━━ PROVIDED ENTRIES ━━
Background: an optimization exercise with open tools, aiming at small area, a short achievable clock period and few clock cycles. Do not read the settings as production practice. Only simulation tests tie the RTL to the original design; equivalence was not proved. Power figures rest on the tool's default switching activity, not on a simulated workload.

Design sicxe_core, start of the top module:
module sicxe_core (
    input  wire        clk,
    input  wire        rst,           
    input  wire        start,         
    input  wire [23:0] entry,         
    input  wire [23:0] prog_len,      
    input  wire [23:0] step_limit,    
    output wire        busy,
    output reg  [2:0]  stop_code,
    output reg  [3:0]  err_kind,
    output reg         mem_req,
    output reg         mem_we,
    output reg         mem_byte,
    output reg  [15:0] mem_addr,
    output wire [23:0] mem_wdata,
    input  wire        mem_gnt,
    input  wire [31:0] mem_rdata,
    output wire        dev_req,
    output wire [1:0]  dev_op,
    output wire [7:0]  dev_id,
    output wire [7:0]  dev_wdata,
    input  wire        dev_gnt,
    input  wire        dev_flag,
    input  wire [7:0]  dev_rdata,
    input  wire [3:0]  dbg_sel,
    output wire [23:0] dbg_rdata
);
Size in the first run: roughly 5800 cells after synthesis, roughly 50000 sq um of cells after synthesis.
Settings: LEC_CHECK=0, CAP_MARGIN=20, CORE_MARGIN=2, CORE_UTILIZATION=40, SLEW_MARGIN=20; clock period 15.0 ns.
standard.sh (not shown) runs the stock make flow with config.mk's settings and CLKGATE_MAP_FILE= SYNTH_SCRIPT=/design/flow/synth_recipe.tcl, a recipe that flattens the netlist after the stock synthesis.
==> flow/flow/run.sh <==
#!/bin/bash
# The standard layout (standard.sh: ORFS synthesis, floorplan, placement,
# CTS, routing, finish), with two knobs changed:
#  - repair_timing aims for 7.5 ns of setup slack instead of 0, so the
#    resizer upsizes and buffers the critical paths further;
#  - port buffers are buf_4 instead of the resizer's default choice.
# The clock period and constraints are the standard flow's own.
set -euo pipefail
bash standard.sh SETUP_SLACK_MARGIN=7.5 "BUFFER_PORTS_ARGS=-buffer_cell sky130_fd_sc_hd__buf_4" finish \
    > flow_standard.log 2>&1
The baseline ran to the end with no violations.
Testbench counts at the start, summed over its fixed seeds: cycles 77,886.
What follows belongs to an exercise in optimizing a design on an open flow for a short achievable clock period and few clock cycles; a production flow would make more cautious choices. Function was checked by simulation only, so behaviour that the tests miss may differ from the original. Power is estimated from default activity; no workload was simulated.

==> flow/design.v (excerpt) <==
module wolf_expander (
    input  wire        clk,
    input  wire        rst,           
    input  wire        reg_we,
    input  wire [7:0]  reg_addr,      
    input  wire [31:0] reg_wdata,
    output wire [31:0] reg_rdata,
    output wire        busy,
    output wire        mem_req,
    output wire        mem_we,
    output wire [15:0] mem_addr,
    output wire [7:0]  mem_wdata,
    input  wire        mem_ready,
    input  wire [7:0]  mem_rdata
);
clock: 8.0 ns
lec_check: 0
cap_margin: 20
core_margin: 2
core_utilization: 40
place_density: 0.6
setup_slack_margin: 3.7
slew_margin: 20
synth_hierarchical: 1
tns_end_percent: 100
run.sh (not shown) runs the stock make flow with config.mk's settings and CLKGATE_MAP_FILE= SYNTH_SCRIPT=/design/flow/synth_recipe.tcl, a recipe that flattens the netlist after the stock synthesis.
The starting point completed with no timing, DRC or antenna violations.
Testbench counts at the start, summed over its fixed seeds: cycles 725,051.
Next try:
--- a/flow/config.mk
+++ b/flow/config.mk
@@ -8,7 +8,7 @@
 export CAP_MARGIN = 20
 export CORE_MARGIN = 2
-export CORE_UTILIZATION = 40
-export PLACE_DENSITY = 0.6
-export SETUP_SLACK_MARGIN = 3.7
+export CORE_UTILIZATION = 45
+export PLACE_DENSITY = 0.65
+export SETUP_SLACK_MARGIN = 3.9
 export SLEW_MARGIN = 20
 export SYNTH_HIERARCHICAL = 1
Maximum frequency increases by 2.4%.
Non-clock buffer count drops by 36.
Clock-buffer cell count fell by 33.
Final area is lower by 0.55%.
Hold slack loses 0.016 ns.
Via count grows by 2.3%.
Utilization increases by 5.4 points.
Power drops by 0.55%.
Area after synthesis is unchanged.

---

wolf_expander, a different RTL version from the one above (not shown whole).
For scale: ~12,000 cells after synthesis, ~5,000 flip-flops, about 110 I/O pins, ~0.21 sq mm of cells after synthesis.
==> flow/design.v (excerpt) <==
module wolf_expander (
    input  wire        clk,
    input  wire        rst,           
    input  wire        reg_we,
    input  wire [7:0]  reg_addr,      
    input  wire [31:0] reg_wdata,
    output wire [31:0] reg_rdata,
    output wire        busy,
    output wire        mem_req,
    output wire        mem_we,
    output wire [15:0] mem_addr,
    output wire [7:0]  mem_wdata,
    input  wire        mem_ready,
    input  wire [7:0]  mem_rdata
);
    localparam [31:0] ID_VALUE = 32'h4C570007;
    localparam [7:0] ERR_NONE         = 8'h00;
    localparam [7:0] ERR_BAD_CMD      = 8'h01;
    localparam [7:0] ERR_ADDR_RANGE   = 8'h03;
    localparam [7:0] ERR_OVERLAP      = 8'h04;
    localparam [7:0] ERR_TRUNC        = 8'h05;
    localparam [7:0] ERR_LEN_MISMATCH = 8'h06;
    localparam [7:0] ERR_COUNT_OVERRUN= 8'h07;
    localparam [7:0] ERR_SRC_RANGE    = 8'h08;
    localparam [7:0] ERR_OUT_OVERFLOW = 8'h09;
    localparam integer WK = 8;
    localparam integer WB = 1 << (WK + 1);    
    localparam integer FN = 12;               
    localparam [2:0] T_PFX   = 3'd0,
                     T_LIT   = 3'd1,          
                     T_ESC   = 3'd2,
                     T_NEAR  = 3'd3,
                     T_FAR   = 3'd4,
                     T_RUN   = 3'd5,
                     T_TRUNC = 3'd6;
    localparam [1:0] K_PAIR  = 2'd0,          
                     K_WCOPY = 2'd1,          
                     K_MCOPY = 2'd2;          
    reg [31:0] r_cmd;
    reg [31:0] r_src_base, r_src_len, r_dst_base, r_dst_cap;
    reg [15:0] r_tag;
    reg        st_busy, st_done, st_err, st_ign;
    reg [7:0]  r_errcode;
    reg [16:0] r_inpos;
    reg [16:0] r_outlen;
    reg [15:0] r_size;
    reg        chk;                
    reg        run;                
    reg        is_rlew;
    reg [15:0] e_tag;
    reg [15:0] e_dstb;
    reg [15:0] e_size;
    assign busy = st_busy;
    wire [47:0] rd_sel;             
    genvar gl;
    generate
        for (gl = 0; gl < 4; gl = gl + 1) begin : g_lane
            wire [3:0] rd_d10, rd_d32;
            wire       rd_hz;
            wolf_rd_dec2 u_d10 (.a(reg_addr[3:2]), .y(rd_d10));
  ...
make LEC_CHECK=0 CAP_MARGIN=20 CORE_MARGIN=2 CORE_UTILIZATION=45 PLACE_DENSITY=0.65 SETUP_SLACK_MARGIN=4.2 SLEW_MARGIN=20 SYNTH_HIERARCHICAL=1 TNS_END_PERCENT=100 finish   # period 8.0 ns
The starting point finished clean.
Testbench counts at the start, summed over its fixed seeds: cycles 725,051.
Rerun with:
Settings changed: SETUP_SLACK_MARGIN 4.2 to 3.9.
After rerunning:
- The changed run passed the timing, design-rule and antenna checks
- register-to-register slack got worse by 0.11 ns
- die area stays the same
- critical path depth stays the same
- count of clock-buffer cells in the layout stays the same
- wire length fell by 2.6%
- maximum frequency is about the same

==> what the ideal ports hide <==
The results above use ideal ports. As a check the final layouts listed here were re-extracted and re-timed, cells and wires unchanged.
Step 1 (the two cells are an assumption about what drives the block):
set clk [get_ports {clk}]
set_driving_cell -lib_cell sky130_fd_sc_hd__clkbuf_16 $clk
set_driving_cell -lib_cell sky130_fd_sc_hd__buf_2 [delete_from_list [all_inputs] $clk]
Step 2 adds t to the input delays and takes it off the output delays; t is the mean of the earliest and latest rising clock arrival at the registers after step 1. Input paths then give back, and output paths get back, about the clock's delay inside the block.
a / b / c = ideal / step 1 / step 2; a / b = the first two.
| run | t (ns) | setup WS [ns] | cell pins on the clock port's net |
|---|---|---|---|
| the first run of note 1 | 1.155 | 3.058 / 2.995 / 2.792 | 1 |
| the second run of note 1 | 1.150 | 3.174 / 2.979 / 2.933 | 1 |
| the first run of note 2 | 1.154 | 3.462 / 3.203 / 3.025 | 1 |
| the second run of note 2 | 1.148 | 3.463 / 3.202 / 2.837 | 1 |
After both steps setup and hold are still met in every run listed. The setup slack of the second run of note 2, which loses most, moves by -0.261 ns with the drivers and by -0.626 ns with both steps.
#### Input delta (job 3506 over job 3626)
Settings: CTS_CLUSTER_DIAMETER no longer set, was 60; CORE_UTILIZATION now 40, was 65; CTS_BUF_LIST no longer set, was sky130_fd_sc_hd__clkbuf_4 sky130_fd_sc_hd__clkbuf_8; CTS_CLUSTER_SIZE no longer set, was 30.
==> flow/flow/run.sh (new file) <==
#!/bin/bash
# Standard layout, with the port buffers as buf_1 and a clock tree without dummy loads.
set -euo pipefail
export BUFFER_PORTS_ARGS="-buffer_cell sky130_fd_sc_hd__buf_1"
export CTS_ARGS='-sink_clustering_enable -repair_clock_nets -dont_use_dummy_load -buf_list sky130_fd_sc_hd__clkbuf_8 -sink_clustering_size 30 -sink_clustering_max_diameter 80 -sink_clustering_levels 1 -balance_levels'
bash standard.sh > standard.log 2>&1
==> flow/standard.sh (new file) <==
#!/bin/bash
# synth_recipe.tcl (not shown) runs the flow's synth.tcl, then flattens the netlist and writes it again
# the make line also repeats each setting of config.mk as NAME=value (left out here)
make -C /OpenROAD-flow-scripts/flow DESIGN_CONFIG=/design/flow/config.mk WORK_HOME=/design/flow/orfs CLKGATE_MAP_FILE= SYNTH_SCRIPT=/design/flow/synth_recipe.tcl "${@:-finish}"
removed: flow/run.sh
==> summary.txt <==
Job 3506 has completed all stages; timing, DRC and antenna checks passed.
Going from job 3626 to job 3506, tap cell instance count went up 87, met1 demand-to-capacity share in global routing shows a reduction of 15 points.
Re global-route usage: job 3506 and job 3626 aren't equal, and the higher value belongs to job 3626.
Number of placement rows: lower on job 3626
━━━
━━ PROVIDED ENTRIES ━━
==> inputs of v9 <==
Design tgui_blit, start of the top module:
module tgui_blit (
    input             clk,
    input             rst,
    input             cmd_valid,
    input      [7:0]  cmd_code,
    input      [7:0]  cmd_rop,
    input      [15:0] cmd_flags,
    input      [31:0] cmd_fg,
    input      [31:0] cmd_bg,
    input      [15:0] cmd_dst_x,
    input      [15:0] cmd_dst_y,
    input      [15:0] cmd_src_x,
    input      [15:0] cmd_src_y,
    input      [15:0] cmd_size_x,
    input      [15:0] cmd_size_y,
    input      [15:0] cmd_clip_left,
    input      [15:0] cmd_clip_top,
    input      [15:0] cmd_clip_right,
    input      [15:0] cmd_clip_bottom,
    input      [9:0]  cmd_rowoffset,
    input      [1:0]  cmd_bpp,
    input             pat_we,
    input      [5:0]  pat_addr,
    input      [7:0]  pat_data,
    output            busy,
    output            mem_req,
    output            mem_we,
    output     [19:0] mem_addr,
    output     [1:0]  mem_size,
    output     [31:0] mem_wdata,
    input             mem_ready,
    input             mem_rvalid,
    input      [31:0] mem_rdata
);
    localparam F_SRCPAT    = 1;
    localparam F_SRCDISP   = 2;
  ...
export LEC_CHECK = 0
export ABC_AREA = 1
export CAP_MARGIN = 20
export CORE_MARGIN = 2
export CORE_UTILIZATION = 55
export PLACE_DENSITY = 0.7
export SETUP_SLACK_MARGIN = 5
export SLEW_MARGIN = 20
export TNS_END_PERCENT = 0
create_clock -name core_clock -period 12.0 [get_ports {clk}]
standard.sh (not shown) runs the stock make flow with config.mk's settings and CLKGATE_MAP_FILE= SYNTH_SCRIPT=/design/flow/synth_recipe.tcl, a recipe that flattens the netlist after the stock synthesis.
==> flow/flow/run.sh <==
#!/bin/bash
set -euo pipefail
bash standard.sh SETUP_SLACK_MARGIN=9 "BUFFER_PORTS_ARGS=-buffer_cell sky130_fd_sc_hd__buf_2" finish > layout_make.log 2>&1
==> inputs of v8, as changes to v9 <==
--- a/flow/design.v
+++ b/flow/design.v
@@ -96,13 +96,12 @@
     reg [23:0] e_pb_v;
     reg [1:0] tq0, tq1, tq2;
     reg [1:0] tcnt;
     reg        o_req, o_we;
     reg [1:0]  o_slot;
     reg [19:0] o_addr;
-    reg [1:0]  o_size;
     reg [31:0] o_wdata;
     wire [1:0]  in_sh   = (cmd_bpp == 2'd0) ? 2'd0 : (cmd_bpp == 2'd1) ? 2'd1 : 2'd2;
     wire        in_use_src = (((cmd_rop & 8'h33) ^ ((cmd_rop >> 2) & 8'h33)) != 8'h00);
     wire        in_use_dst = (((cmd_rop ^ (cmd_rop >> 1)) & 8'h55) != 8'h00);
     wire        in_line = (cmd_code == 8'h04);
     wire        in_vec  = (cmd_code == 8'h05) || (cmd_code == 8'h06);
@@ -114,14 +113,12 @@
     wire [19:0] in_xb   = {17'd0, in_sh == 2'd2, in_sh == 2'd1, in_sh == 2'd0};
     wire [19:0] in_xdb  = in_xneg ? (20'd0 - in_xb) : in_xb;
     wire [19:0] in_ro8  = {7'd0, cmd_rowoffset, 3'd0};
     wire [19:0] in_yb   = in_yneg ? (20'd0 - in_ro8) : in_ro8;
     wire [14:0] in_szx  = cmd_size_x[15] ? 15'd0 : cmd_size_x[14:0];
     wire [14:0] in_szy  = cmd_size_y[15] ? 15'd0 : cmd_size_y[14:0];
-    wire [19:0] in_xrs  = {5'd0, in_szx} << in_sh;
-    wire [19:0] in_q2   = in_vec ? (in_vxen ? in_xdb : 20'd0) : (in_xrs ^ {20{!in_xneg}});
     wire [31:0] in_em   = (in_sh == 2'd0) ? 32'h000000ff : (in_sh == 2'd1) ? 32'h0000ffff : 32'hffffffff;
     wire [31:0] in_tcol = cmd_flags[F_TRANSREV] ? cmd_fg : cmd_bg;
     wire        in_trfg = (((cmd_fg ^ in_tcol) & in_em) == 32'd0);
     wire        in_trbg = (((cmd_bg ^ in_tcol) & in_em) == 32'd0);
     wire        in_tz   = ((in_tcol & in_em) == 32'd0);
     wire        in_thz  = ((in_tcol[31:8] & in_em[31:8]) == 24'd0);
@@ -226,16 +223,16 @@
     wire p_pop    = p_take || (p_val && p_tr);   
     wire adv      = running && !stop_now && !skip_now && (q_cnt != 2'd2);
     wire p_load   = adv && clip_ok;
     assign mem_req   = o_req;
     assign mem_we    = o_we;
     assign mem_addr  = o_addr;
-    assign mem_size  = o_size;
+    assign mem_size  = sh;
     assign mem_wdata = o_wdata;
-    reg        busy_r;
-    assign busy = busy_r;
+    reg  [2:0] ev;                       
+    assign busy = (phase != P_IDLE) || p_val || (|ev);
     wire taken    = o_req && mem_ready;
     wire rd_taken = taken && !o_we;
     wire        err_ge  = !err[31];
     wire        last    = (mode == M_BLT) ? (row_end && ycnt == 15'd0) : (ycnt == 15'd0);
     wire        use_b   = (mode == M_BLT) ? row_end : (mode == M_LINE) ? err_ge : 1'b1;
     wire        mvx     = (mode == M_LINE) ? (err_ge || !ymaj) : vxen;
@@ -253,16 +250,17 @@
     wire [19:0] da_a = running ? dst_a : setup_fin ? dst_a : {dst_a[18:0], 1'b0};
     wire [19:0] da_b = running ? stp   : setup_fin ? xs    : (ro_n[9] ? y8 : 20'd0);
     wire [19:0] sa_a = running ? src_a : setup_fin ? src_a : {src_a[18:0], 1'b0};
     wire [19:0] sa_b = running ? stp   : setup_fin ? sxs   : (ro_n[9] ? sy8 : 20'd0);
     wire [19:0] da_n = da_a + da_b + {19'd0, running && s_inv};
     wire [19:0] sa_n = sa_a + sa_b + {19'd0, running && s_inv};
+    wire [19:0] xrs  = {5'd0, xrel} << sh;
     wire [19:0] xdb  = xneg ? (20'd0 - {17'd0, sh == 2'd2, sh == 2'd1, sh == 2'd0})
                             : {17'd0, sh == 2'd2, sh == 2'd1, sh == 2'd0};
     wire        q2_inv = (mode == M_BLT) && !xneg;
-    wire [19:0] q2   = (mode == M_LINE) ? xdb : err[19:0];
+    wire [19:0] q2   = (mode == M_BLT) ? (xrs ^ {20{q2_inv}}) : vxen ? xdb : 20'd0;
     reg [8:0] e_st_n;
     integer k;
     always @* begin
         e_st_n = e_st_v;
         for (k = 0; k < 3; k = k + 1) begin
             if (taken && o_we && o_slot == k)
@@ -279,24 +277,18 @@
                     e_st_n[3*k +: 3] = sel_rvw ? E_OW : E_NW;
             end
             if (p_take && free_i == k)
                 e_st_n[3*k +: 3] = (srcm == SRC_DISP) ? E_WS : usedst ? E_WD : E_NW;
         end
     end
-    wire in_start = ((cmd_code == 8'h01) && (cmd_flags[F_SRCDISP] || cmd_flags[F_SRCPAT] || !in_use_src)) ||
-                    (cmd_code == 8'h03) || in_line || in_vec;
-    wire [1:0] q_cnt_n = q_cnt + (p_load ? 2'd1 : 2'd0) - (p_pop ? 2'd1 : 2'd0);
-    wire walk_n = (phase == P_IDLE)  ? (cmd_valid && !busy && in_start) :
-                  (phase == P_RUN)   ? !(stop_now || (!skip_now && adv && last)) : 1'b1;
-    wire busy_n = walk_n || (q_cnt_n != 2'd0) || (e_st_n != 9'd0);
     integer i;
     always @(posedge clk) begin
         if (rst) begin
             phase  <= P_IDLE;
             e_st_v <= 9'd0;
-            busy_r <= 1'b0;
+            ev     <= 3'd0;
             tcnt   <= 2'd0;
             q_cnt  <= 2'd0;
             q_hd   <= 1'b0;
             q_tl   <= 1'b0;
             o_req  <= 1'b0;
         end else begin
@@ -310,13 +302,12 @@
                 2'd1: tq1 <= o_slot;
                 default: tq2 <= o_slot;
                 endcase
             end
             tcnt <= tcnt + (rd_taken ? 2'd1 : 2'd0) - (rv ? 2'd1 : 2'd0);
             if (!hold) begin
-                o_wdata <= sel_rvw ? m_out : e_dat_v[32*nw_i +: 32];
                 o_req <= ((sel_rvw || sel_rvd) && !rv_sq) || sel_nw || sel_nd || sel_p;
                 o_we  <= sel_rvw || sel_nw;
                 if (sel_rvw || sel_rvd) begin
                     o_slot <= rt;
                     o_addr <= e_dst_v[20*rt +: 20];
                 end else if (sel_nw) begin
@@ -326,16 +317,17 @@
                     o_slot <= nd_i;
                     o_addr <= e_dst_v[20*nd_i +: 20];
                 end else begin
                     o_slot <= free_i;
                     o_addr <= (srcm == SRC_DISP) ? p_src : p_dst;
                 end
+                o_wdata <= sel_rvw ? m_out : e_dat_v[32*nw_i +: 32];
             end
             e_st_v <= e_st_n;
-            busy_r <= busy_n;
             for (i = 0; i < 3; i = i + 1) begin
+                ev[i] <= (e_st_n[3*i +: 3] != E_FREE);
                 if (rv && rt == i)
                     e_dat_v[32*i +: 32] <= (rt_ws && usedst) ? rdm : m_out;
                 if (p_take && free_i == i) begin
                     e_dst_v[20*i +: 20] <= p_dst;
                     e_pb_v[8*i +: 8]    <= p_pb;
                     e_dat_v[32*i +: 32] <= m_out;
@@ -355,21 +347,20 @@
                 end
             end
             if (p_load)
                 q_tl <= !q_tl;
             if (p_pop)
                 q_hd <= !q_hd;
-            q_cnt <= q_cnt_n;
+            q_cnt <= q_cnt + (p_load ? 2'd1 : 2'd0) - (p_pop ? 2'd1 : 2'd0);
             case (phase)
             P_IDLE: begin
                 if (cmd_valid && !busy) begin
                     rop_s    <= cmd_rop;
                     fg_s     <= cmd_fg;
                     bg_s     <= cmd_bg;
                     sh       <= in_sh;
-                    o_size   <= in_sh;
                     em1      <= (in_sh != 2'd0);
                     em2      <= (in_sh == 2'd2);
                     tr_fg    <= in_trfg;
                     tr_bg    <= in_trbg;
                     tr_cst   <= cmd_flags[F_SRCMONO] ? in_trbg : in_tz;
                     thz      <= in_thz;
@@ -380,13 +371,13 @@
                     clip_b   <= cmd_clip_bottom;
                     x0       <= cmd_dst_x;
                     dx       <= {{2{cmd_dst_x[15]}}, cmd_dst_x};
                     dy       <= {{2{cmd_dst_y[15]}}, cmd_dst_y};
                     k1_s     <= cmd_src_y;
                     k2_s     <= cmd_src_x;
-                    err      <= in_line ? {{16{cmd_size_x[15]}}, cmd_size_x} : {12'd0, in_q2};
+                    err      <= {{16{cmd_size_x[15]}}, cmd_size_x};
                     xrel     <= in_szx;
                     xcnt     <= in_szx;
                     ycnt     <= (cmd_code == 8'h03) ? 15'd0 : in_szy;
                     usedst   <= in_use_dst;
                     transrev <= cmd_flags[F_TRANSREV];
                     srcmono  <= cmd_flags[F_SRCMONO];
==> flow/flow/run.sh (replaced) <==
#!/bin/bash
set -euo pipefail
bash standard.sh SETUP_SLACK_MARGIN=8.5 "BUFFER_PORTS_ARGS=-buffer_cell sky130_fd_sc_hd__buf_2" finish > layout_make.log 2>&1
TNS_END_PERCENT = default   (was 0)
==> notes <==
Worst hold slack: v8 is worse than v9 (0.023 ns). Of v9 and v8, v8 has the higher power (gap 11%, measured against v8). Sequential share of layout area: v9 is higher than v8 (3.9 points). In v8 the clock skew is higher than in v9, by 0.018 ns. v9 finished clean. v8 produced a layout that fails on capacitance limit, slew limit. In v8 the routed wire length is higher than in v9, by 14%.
━━━
- **AIM OF THE EXERCISE**
A complete answer gives every line of the records holding "tcnt".

- **WRITTEN ANSWER**
     reg [1:0] tcnt;
             tcnt   <= 2'd0;
             tcnt <= tcnt + (rd_taken ? 2'd1 : 2'd0) - (rv ? 2'd1 : 2'd0);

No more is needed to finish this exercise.